Le site du lambeau est refermé directement après une dissection sous cutanée minime. Un drain aspiratif est mis en place.
Photo 8 : Vue per opératoire, la chirurgie d’exérèse et de reconstruction est terminée, noter la reconstruction directe du site donneur et la présence d’un peu de peau redondante au niveau du pli axillaire.
Trois semaines après cette intervention un petit point de nécrose cutanée est observée 5 cm sous la pointe du coude et est simplement débridé et suturé Les sutures cutanées de la première chirurgie sont retirées et un drain aspiratif est mis en place pour traiter un sérome autour du coude. Ce drain est retiré 12 jours plus tard. Toutes les sutures sont retirées 3 semaines après cette reprise.
A ce moment les plaies sont complètement cicatrisées, le sérome n’a pas récidivé, le site est non douloureux, l’utilisation du membre est normale.
L’examen histologique de la pièce d’exérèse est en faveur d’un fibrosarcome de grade II, complètement retiré avec des marges intactes.
Six mois après l’intervention la chienne va bien, la repousse de poil est complète, la fonction du membre est normale et il n’y a pas de signes de récidive tumorale.
Photos 9 et 10 : Aspect de la plaie 6 semaines après la chirurgie de reconstruction. Aspect clinique 7 mois après la première intervention.
Dans ce cas, différentes techniques ont été utilisées, l’expansion cutanée, le « delay phenomenom » et finalement la transposition d’un lambeau cutanée direct :
- La présence de l’expanseur induit la création d’une capsule hyper-vascularisée dans sa périphérie qui augmente la survie du lambeau.
- L’étirement continue de la peau permet d’obtenir un lambeau plus long et plus large que le site d’implantation.
- Le « delay phenomenum » qui consiste à stresser la vascularisation d’un lambeau en prédécoupant les berges sans en disséquer le plan profond. La procédure doit être réalisée 3 semaines avant l’utilisation du lambeau. Elle résulte en une vasodilatation et une augmentation de la taille du réseau de l’artère cutanée directe qui le vascularise.
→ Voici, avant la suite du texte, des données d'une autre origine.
File: src/vec_pkg.sv
package vec_pkg;

    ////////////////////////////////////////////////////////////
    // Data path widths
    ////////////////////////////////////////////////////////////

    // Element width of both input vectors
    localparam int DATA_W = 16;

    // Width of the result bus, all results zero-extended to this
    localparam int RESULT_W = 32;

    // Manhattan accumulator wraps at this width
    localparam int MAN_W = 24;

    ////////////////////////////////////////////////////////////
    // Vector length
    ////////////////////////////////////////////////////////////

    // Length field, a value of zero selects MAX_LEN
    localparam int LEN_W = 10;
    localparam int MAX_LEN = 1024;

    // One root bit per iteration, half the radicand width
    localparam int SQRT_ITERS = 16;

    ////////////////////////////////////////////////////////////
    // Operations
    ////////////////////////////////////////////////////////////

    // Encoding order matches the one-hot enables bit order
    typedef enum logic [2:0] {
        OP_READ = 3'd0,
        OP_SUM  = 3'd1,
        OP_AVG  = 3'd2,
        OP_EUC  = 3'd3,
        OP_MAN  = 3'd4,
        OP_DOT  = 3'd5
    } op_e;

endpackage

File: src/op_config.sv
`timescale 1ns/1ps

module op_config (
    input  logic                        clk,
    input  logic                        rst,
    input  logic                        cfg_write,
    input  vec_pkg::op_e                cfg_op,
    input  logic [vec_pkg::LEN_W-1:0]   cfg_len,
    input  logic                        data_valid,
    input  logic                        busy,
    output vec_pkg::op_e                op,
    output logic [5:0]                  enables,
    output logic                        elem_strobe,
    output logic                        first,
    output logic                        last
);

    logic [vec_pkg::LEN_W-1:0] len_q;
    logic [vec_pkg::LEN_W-1:0] count_q;
    logic [vec_pkg::LEN_W-1:0] last_idx;

    ////////////////////////////////////////////////////////////
    // Configuration and element counter
    ////////////////////////////////////////////////////////////

    // Strobes seen while the square root runs are dropped
    assign elem_strobe = data_valid && !busy;

    // Zero length stands for a full vector
    assign last_idx = (len_q == '0) ? vec_pkg::LEN_W'(vec_pkg::MAX_LEN - 1)
                                    : len_q - 1'b1;

    assign first = (count_q == '0);
    assign last  = (count_q == last_idx);

    always_ff @(posedge clk) begin
        if (rst) begin
            op      <= vec_pkg::OP_READ;
            len_q   <= '0;
            count_q <= '0;
        end else if (cfg_write) begin
            // New config abandons any vector in progress
            op      <= cfg_op;
            len_q   <= cfg_len;
            count_q <= '0;
        end else if (elem_strobe) begin
            if (last) begin
                count_q <= '0;
            end else begin
                count_q <= count_q + 1'b1;
            end
        end
    end

    ////////////////////////////////////////////////////////////
    // One-hot decode, bit order read sum avg euc man dot
    ////////////////////////////////////////////////////////////

    always_comb begin
        enables = '0;
        case (op)
            vec_pkg::OP_READ: enables[0] = 1'b1;
            vec_pkg::OP_SUM:  enables[1] = 1'b1;
            vec_pkg::OP_AVG:  enables[2] = 1'b1;
            vec_pkg::OP_EUC:  enables[3] = 1'b1;
            vec_pkg::OP_MAN:  enables[4] = 1'b1;
            vec_pkg::OP_DOT:  enables[5] = 1'b1;
            default:          enables    = '0;
        endcase
    end

endmodule
==> src/smpc_oreg_arb.sv <==
`timescale 1ns/1ps

module smpc_oreg_arb (
	input  logic               CLK,
	input  logic               RST_N,
	input  smpc_pkg::oreg_rd_t rd_req,
	input  smpc_pkg::oreg_wr_t wr_req,
	output logic [7:0]         rd_data,
	output logic               rd_done,
	output logic               wr_grant
);

	localparam int AW = smpc_pkg::OREG_AW;

	logic [7:0]    mem [2**AW];
	logic [AW-1:0] port_addr;

	// Host read has priority over the write
	assign wr_grant  = wr_req.valid && !rd_req.valid;
	assign port_addr = rd_req.valid ? rd_req.addr : wr_req.addr;

	always_ff @(posedge CLK) begin
		if (rd_req.valid)
			rd_data <= mem[port_addr];
		else if (wr_grant)
			mem[port_addr] <= wr_req.data;
	end

	always_ff @(posedge CLK or negedge RST_N) begin
		if (!RST_N)
			rd_done <= 1'b0;
		else
			rd_done <= rd_req.valid;
	end

	// A write blocked by a read goes through on the next cycle
	a_one_port: assert property (@(posedge CLK) disable iff (!RST_N)
		wr_req.valid && rd_req.valid |=> wr_grant);

endmodule
[config.mk]
export PLATFORM = sky130hd
export DESIGN_NAME = irq_ctrl
export DESIGN_NICKNAME = d
export VERILOG_FILES = /design/src/soc_pkg.sv /design/src/irq_ctrl.sv
export SDC_FILE = /design/constraint.sdc
export NUM_CORES = 1
export LEC_CHECK = 0
export BUFFER_PORTS_ARGS = -buffer_cell sky130_fd_sc_hd__buf_2
export CAP_MARGIN = 20
export CORE_MARGIN = 5
export CORE_UTILIZATION = 30
export CTS_BUF_LIST = sky130_fd_sc_hd__clkbuf_4 sky130_fd_sc_hd__clkbuf_8 sky130_fd_sc_hd__clkbuf_16
export DETAILED_ROUTE_END_ITERATION = 12
export MAX_ROUTING_LAYER = met4
export PLACE_DENSITY = 0.77
export SLEW_MARGIN = 20
export SYNTH_ARGS = -nofsm -noshare
export SYNTH_HDL_FRONTEND = slang
export SYNTH_SLANG_ARGS = --single-unit
[constraint.sdc]
create_clock -name clk -period 1.9 [get_ports clk]
set_clock_uncertainty 0.05 [all_clocks]
set_input_delay 0.38 -clock clk [delete_from_list [all_inputs] [get_ports clk]]
set_output_delay 0.38 -clock clk [all_outputs]
set_load 0.03 [all_outputs]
Ces 3 processus ont permis la survie du lambeau dans des conditions défavorables. Par ailleurs, l’utilisation d’une brassière rembourrée protégeant la pointe du coude et d’un lieu de couchage très épais ont permis de limiter les points de pression sur le lambeau. Malgré ces précautions un petit ulcère de décubitus a toutefois été observé mais il était très superficiel.
L’utilisation d’un expanseur oblige un protocole long de traitement mais est à envisager dans certains cas pour lesquels des reconstructions particulièrement délicates sont à prévoir. La reconstruction de plaie au niveau de la pointe du coude nécessite une planification précise car c’est un endroit de forte mobilité et de contraintes sévères sur la peau, en particulier chez les patients de grande taille.